Charakteristisch für das Underwriting bei Versicherern ist die Abhängigkeit von künftigen, schwer vorhersehbaren Ereignissen. Tritt ein solches Ereignis ein, hat dies Konsequenzen nicht nur für die Rentabilität des jeweiligen Abschlusses, sondern für die Performance des Versicherers insgesamt. Mit dem komplexen Deloitte-Modell auf Basis von Data Mining lässt sich die Wahrscheinlichkeit möglicher zukünftiger Ereignisse jedoch sehr genau antizipieren und eingrenzen. So können Versicherer, ihre Underwriting-Risiken mithilfe dieser anspruchsvollen Analysemethode minimieren und ein optimal angepasstes Pricing realisieren. „Die Versicherungswirtschaft hat sich nach den Katastrophen der letzten Jahre zwar gerade erst halbwegs erholt und wieder einigermaßen befriedigende Renditen erzielt, doch die weltweite Konjunktur droht mit einem erneuten Abschwung“, erläutert Marc Böhlhoff, Director Insurance bei Deloitte. „Für die Branche könnte dies in einem Nullsummenspiel enden, das nur durch wirksame Methoden zur Risikoabschätzung beim Underwriting vermieden werden kann.“

Statistisch fundierte Methoden

„Gerade auf den Underwritern lastet ein enormer Druck, zudem sind ihre Entscheidungen oft auch von subjektiven Aspekten geprägt. Umso wichtiger ist hier eine verlässliche, abgesicherte Methode zur Beurteilung potenzieller Entwicklungen – und damit einhergehender Risiken“, ergänzt Marc Böhlhoff. Die Lösung liegt in der Kombination von fundiertem Data Mining und entsprechenden Risikokapitalmodellen. Schon heute fokussieren sich zahlreiche Versicherer auf die (Weiter-) Entwicklung solcher Modelle, die Fähigkeit dazu gehört für viele Marktteilnehmer bereits zu den Kernkompetenzen und verschafft ihnen einen entscheidenden Wettbewerbsvorteil.

Fünfstufiger Prozess

Ein adäquates Data Mining erfolgt unter Anwendung geeigneter statistischer Instrumente.

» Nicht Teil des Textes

Background: an optimization exercise with open tools, aiming at small area and a short achievable clock period. Do not read the settings as production practice. The RTL was checked by simulation tests, not by an equivalence proof against the original design. Power and IR drop assume default switching activity.

==> flow/design.v (excerpt) <==
module lacc_slot (
    input  wire         clk,
    input  wire         rst,           
    input  wire         term_valid,
    input  wire [3:0]   term_fmt,      
    input  wire [335:0] term_data,
    input  wire [3:0]   term_flags,    
    input  wire         clr,
    input  wire         rd_valid,
    input  wire [2:0]   rd_dest,       
    input  wire [1:0]   rd_mode,       
    output reg          out_valid,
    output reg  [63:0]  out_data,
    output reg  [3:0]   out_flags      
);
export LEC_CHECK = 0
export CAP_MARGIN = 20
export CORE_MARGIN = 2
export CORE_UTILIZATION = 35
export PLACE_DENSITY = 0.5
export SLEW_MARGIN = 20
export SYNTH_HIERARCHICAL = 1
create_clock -name core_clock -period 17.5 [get_ports {clk}]
run.sh (not shown) runs the stock make flow with config.mk's settings and CLKGATE_MAP_FILE= SYNTH_SCRIPT=/design/flow/synth_recipe.tcl, a recipe that flattens the netlist after the stock synthesis.
The first run finished with timing, DRC and antenna clean.
==> next run, changes <==
==> flow/flow/run.sh (new file) <==
#!/bin/bash
# The standard layout (standard.sh) with two changes to how it is made:
# timing repair aims at a tighter setup-slack target, and the port buffers
# are plain buffers instead of delay cells. The clock period and all
# constraints are unchanged; every port still gets its buffer.
export SETUP_SLACK_MARGIN=11.8
export BUFFER_PORTS_ARGS="-buffer_cell sky130_fd_sc_hd__buf_1"
bash standard.sh > standard_run.log 2>&1
==> flow/standard.sh (new file) <==
#!/bin/bash
# synth_recipe.tcl (not shown) runs the flow's synth.tcl, then flattens the netlist and writes it again
# the make line also repeats each setting of config.mk as NAME=value (left out here)
make -C /OpenROAD-flow-scripts/flow DESIGN_CONFIG=/design/flow/config.mk WORK_HOME=/design/flow/orfs CLKGATE_MAP_FILE= SYNTH_SCRIPT=/design/flow/synth_recipe.tcl "${@:-finish}"
Settings changed: CORE_UTILIZATION 35 to 40, CTS_BUF_LIST from default to sky130_fd_sc_hd__clkbuf_8, PLACE_DENSITY 0.5 to 0.55, TNS_END_PERCENT from default to 30.
removed: flow/run.sh
After rerunning:
- The new run passed the timing, design-rule and antenna checks
- routed wire length increases by 1.9%
- synthesized area stays the same
- design area went up by 4.7%
- non-clock buffer count goes up by 288

========
lane 1:
lacc_slot again, from the RTL that the note above started with.
clock: 17.5 ns
lec_check: 0
cap_margin: 20
core_margin: 2
core_utilization: 45
place_density: 0.6
slew_margin: 20
synth_hierarchical: 1
tns_end_percent: 30
standard.sh (not shown) runs the stock make flow with config.mk's settings and CLKGATE_MAP_FILE= SYNTH_SCRIPT=/design/flow/synth_recipe.tcl, a recipe that flattens the netlist after the stock synthesis.
==> flow/flow/run.sh <==
#!/bin/bash
# The standard layout (standard.sh), with timing repair aimed at a
# tighter setup-slack target. The clock period and constraints are unchanged.
export SETUP_SLACK_MARGIN=11
bash standard.sh > standard_run.log 2>&1
The inputs of lane 2 differ from those of lane 1 as listed below.
==> flow/flow/run.sh <==
#!/bin/bash
# The standard layout (standard.sh) with two changes to how it is made:
# timing repair aims at a tighter setup-slack target, and the port buffers
# are plain buffers instead of delay cells. The clock period and all
# constraints are unchanged; every port still gets its buffer.
export SETUP_SLACK_MARGIN=11.8
export BUFFER_PORTS_ARGS="-buffer_cell sky130_fd_sc_hd__buf_1"
bash standard.sh > standard_run.log 2>&1
diff --git a/flow/config.mk b/flow/config.mk
--- a/flow/config.mk
+++ b/flow/config.mk
@@ -8,7 +8,8 @@
 export CAP_MARGIN = 20
 export CORE_MARGIN = 2
-export CORE_UTILIZATION = 45
-export PLACE_DENSITY = 0.6
+export CORE_UTILIZATION = 38
+export CTS_BUF_LIST = sky130_fd_sc_hd__clkbuf_8
+export PLACE_DENSITY = 0.55
 export SLEW_MARGIN = 20
 export SYNTH_HIERARCHICAL = 1
-export TNS_END_PERCENT = 30
+export TNS_END_PERCENT = 10
Notes after the runs:
Lane 1 -> lane 2: total power increased by a few percent. Lane 2 vs. lane 1: multi-input gate share of total cell area went up by 0.93 points. Going from lane 1 to lane 2, critical path depth grew by a little under 10%.

========
Another version of the RTL of lacc_slot (not shown whole).
For scale: ~7,800 cells after synthesis, about 0.064 mm^2 of cells after synthesis.
export LEC_CHECK = 0
export CAP_MARGIN = 20
export CORE_MARGIN = 2
export CORE_UTILIZATION = 38
export CTS_BUF_LIST = sky130_fd_sc_hd__clkbuf_8
export PLACE_DENSITY = 0.55
export SLEW_MARGIN = 20
export SYNTH_HIERARCHICAL = 1
export TNS_END_PERCENT = 30
create_clock -name core_clock -period 17.5 [get_ports {clk}]
==> flow/flow/run.sh <==
#!/bin/bash
# The standard layout (standard.sh) with two changes to how it is made:
# timing repair aims at a tighter setup-slack target, and the port buffers
# are plain buffers instead of delay cells. The clock period and all
# constraints are unchanged; every port still gets its buffer.
export SETUP_SLACK_MARGIN=11.5
export BUFFER_PORTS_ARGS="-buffer_cell sky130_fd_sc_hd__buf_1"
bash standard.sh > standard_run.log 2>&1
The first run finished clean.
Rerun with:
--- a/flow/flow/run.sh
+++ b/flow/flow/run.sh
@@ -6 +6 @@
-export SETUP_SLACK_MARGIN=11.5
+export SETUP_SLACK_MARGIN=11
- CTS_BUF_LIST: sky130_fd_sc_hd__clkbuf_8 -> default
Outcome:
- sequential share of layout area came out higher by 0.48 points
- worst setup slack loses 0.22 ns
- routed wire length is lower by about 1.7%
- synthesized cell count stays the same
- power came out lower by 4.9%
- final area shrinks by 2.1%
- die area stays the same
- register-to-register slack degrades by 0.22 ns

==> re-timing with driven ports <==
In the flow no input, the clock included, has a driving cell. The finished layouts below were timed again as built, in two steps.
Step 1 sets driving cells, clkbuf_16 on the clock port and buf_2 on the other inputs (assumed; they add their load-dependent delay and slew).
Step 2 moves the port delays by t, midway between the first and last clock arrival at a register: inputs arrive t later, outputs are due t later. That takes back most of the time a late clock gives input paths.
a / b / c = ideal / step 1 / step 2; a / b = the first two.
run | shift t [ns] | setup WS [ns] | latest minus earliest clock arrival (ns) | worst register clock-pin slew, ns | worst data-port slew with drivers (ns)
the first run of note 1 | 0.890 | 7.404 / 7.404 / 7.404 | 0.082 / 0.082 | 0.07 / 0.07 | 0.16
the second run of note 1 | 1.083 | 11.016 / 11.016 / 10.691 | 0.149 / 0.149 | 0.08 / 0.08 | 0.10
lane 1 | 0.843 | 10.957 / 10.957 / 10.272 | 0.073 / 0.073 | 0.07 / 0.07 | 0.09
lane 2 | 1.095 | 10.794 / 10.794 / 10.177 | 0.057 / 0.057 | 0.09 / 0.09 | 0.11
the first run of note 3 | 1.028 | 10.623 / 10.623 / 9.985 | 0.088 / 0.089 | 0.08 / 0.08 | 0.14
the second run of note 3 | 0.901 | 10.399 / 10.399 / 10.086 | 0.088 / 0.088 | 0.07 / 0.07 | 0.12
After both steps setup and hold are still met in every run listed. The setup slack of lane 1, which loses most, moves by 0.000 ns with the drivers and by -0.685 ns with both steps.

Es bildet die Basis für die Entwicklung von Risikokapitalmodellen. Im Zentrum steht dabei die Identifizierung von Risikokenndaten, die ihrerseits als Konstante in die zu entwickelnden Modelle einfließen. Der Prozess der Modellentwicklung und -implementierung teilt sich in fünf Stufen auf: Entwicklung, Evaluation, Prozess-Redesign, Technologie-Implementierung sowie Training. Hierbei kommt es auf einen kontinuierlichen und konsistenten Prozessfluss an – einschließlich Change Management und der Einbeziehung regulatorischer Rahmenbedingungen. Ein solches Modell bietet seinem Anwender eine Reihe von Vorteilen. Einer davon ist die optimierte Segmentierung beim Underwriting. Diese bewirkt eine entscheidende Reduktion potenzieller Verluste, da der Versicherer eine größere Zahl an spezifischen Variablen zur Verfügung hat, die ihm die Identifikation potenziell verlustträchtiger Policen ermöglicht. Darüber hinaus ermöglichen Risikokapitalmodelle die Erschließung neuer Geschäftsoptionen einschließlich eines attraktiven Pricings. Ein weiterer Vorteil solcher Modelle ist die Möglichkeit, die technischen Prozesse zu optimieren. Dazu gehört die Erweiterung eines automatisierten Underwritings, im Rahmen dessen nur noch ausgesuchte Aspekte manuell überprüft werden müssen, dazu gehört aber auch die Selektion unterstützender – und kostenintensiver – Services, die nur noch ganz gezielt zum Einsatz kommen. „Diese Risikokapitalmodelle auf Basis von Data Mining eignen sich nicht nur für das Underwriting und die Schadenbearbeitung bei Schaden-/Unfallversicherern, sondern auch für Krankenversicherer“, betont Marc Böhlhoff.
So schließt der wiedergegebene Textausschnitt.